米国ハイイールド債券ファンドの各コース(豪ドル他)を評価してみる

(2018年2月時点)

米国ハイイールド債券ファンドは、通貨別に5つのコースが設定されています。ただし、本質的な部分は変わりませんので、下記のいずれのコースについても、本ページをお読みいただければ分かると思います。

・米国ハイイールド債券ファンド・米ドルコース
・米国ハイイールド債券ファンド・円コース
・米国ハイイールド債券ファンド・ランドコース
・米国ハイイールド債券ファンド・豪ドルコース
・米国ハイイールド債券ファンド・レアルコース


米国ハイイールド債券ファンド

  • 債券からの利金収入に対して分配金利回りが高すぎる
  • 基準価額の激しい下落が、過去のタコ足分配の痕跡を色濃く残す
  • ハイイールド債券に為替取引、素人には無用の投資対象である
  • 投資の運用能力を測定する指標が無く、投資判断ができない


 


ハイイールド債券と為替取引から利益を出すような投資信託は、素人向けではない


米国ハイイールド債券ファンドの投資対象は、米ドル建てのハイ・イールド債券です。
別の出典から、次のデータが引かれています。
===== src/rtl/bp_me_clint_arbiter.sv =====
// Round-robin arbiter that shares one CLINT slice's single-beat BedRock port
// between num_req_p requesters, with one transaction in flight at a time.
module bp_me_clint_arbiter
  #(parameter int bp_params_p = 0
  , parameter int num_req_p   = 2
  , localparam int lg_num_req_lp = $clog2(num_req_p)
  // Config 0 is the default config with its 66-bit BedRock header.
  , localparam int mem_header_width_lp = (bp_params_p == 0) ? 66 : 72
  , localparam int dword_width_gp = 64
  )
  (input  logic                                      clk_i
  , input  logic                                     reset_n_i

  , input  logic [num_req_p*mem_header_width_lp-1:0] req_cmd_header_i
  , input  logic [num_req_p*dword_width_gp-1:0]      req_cmd_data_i
  , input  logic [num_req_p-1:0]                     req_cmd_v_i
  , input  logic [num_req_p-1:0]                     req_cmd_last_i
  , output logic [num_req_p-1:0]                     req_cmd_ready_and_o

  , output logic [num_req_p*mem_header_width_lp-1:0] req_resp_header_o
  , output logic [num_req_p*dword_width_gp-1:0]      req_resp_data_o
  , output logic [num_req_p-1:0]                     req_resp_v_o
  , output logic [num_req_p-1:0]                     req_resp_last_o
  , input  logic [num_req_p-1:0]                     req_resp_ready_and_i

  , output logic [mem_header_width_lp-1:0]           clint_cmd_header_o
  , output logic [dword_width_gp-1:0]                clint_cmd_data_o
  , output logic                                     clint_cmd_v_o
  , output logic                                     clint_cmd_last_o
  , input  logic                                     clint_cmd_ready_and_i

  , input  logic [mem_header_width_lp-1:0]           clint_resp_header_i
  , input  logic [dword_width_gp-1:0]                clint_resp_data_i
  , input  logic                                     clint_resp_v_i
  , input  logic                                     clint_resp_last_i
  , output logic                                     clint_resp_ready_and_o

  , output logic [num_req_p-1:0]                     grant_o
  , output logic [1:0]                               state_o
  );

  // Every port pair is valid/ready: a beat moves in a cycle where valid and
  // ready are both high; a raised valid holds with stable payload until then.

  typedef enum logic [1:0] {e_idle = 2'd0, e_cmd = 2'd1, e_resp = 2'd2} state_e;

  state_e                   state_r, state_n;
  logic [lg_num_req_lp-1:0] grant_r, grant_n;
  logic [lg_num_req_lp-1:0] last_r, last_n;
  logic [lg_num_req_lp-1:0] pick, pick_hi, pick_lo;
  logic                     pick_hi_v;
  logic [num_req_p-1:0]     grant_oh;

  logic [mem_header_width_lp-1:0] sel_cmd_header;
  logic [dword_width_gp-1:0]      sel_cmd_data;
  logic                           sel_cmd_v, sel_cmd_last, sel_resp_ready;

  always_ff @(posedge clk_i or negedge reset_n_i) begin
    if (!reset_n_i) begin
      state_r <= e_idle;
      grant_r <= '0;
      last_r  <= lg_num_req_lp'(num_req_p - 1);
    end else begin
      state_r <= state_n;
      grant_r <= grant_n;
      last_r  <= last_n;
    end
  end

  // Round-robin: lowest valid index above last_r, else lowest valid overall.
  always_comb begin
    pick_hi_v = 1'b0;
    pick_hi   = '0;
    pick_lo   = '0;
    for (int j = num_req_p - 1; j >= 0; j--) begin
      if (req_cmd_v_i[j]) begin
        if (lg_num_req_lp'(j) > last_r) begin
          pick_hi_v = 1'b1;
          pick_hi   = lg_num_req_lp'(j);
        end else begin
          pick_lo = lg_num_req_lp'(j);
        end
      end
    end
    pick = pick_hi_v ? pick_hi : pick_lo;
  end

  always_comb begin
    grant_oh       = '0;
    sel_cmd_header = '0;
    sel_cmd_data   = '0;
    sel_cmd_v      = 1'b0;
    sel_cmd_last   = 1'b0;
    sel_resp_ready = 1'b0;
    for (int i = 0; i < num_req_p; i++) begin
      if (grant_r == lg_num_req_lp'(i)) begin
        grant_oh[i]    = 1'b1;
        sel_cmd_header = req_cmd_header_i[i*mem_header_width_lp +: mem_header_width_lp];
        sel_cmd_data   = req_cmd_data_i[i*dword_width_gp +: dword_width_gp];
        sel_cmd_v      = req_cmd_v_i[i];
        sel_cmd_last   = req_cmd_last_i[i];
        sel_resp_ready = req_resp_ready_and_i[i];
      end
    end
  end

  always_comb begin
    state_n                = state_r;
    grant_n                = grant_r;
    last_n                 = last_r;
    clint_cmd_header_o     = '0;
    clint_cmd_data_o       = '0;
    clint_cmd_v_o          = 1'b0;
    clint_cmd_last_o       = 1'b0;
    clint_resp_ready_and_o = 1'b0;
    req_cmd_ready_and_o    = '0;
    req_resp_header_o      = '0;
    req_resp_data_o        = '0;
    req_resp_v_o           = '0;
    req_resp_last_o        = '0;
    grant_o                = '0;

    unique case (state_r)
      e_idle: begin
        if (|req_cmd_v_i) begin
          grant_n = pick;
          state_n = e_cmd;
        end
      end
      e_cmd: begin
        grant_o             = grant_oh;
        clint_cmd_header_o  = sel_cmd_header;
        clint_cmd_data_o    = sel_cmd_data;
        clint_cmd_v_o       = sel_cmd_v;
        clint_cmd_last_o    = sel_cmd_last;
        req_cmd_ready_and_o = grant_oh & {num_req_p{clint_cmd_ready_and_i}};
        if (sel_cmd_v && clint_cmd_ready_and_i && sel_cmd_last) state_n = e_resp;
      end
      e_resp: begin
        grant_o                = grant_oh;
        clint_resp_ready_and_o = sel_resp_ready;
        for (int i = 0; i < num_req_p; i++) begin
          if (grant_oh[i]) begin
            req_resp_header_o[i*mem_header_width_lp +: mem_header_width_lp] = clint_resp_header_i;
            req_resp_data_o[i*dword_width_gp +: dword_width_gp]              = clint_resp_data_i;
            req_resp_v_o[i]    = clint_resp_v_i;
            req_resp_last_o[i] = clint_resp_last_i;
          end
        end
        if (clint_resp_v_i && sel_resp_ready && clint_resp_last_i) begin
          last_n  = grant_r;
          state_n = e_idle;
        end
      end
      default: state_n = e_idle;
    endcase
  end

  assign state_o = state_r;

endmodule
そして、コース別(ランド・豪ドル・レアル)に為替取引を抱き合わせて余計なリスクを背負うような、複雑な投資信託です。

正直、問題が多すぎる投資信託だと管理人は感じました。まず債券投資以外に、為替取引を行っている点がとても問題です。価格変動などの要因分析ができず、実態が分かりにくくなるからです。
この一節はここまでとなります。